### LISTED ENTRIES

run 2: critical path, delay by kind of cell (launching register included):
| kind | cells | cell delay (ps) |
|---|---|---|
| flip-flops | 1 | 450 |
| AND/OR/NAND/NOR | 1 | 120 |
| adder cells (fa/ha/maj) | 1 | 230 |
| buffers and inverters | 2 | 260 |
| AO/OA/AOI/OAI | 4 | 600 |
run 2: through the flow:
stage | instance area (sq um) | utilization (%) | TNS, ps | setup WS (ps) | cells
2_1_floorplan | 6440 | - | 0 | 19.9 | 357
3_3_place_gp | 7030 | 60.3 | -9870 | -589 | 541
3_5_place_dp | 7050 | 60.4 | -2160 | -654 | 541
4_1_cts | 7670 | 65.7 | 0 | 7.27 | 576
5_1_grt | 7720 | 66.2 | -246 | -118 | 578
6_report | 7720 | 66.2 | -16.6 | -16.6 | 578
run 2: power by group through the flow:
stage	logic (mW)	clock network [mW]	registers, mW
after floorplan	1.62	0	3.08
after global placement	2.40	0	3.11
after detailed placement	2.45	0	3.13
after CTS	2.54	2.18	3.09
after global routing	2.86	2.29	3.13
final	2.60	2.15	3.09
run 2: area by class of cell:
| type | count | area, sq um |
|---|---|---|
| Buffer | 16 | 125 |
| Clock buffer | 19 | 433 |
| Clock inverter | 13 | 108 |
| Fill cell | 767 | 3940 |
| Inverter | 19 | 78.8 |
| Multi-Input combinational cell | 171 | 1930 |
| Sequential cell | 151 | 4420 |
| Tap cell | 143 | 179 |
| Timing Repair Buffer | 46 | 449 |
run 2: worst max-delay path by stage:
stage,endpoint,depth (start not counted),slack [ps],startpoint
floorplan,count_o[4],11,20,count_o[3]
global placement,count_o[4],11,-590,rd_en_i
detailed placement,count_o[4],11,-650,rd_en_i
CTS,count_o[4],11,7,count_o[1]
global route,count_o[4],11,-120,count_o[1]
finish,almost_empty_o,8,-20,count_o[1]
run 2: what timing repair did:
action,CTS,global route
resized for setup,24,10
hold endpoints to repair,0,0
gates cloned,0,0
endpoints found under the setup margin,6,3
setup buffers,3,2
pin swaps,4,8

### EXERCISE OBJECTIVE
Retype word for word the line above with "global placement,count_o[4],11,-590,rd_en_i" and all lines after it, nothing else.

### RESULT BELOW
global placement,count_o[4],11,-590,rd_en_i
detailed placement,count_o[4],11,-650,rd_en_i
CTS,count_o[4],11,7,count_o[1]
global route,count_o[4],11,-120,count_o[1]
finish,almost_empty_o,8,-20,count_o[1]
run 2: what timing repair did:
action,CTS,global route
resized for setup,24,10
hold endpoints to repair,0,0
gates cloned,0,0
endpoints found under the setup margin,6,3
setup buffers,3,2
pin swaps,4,8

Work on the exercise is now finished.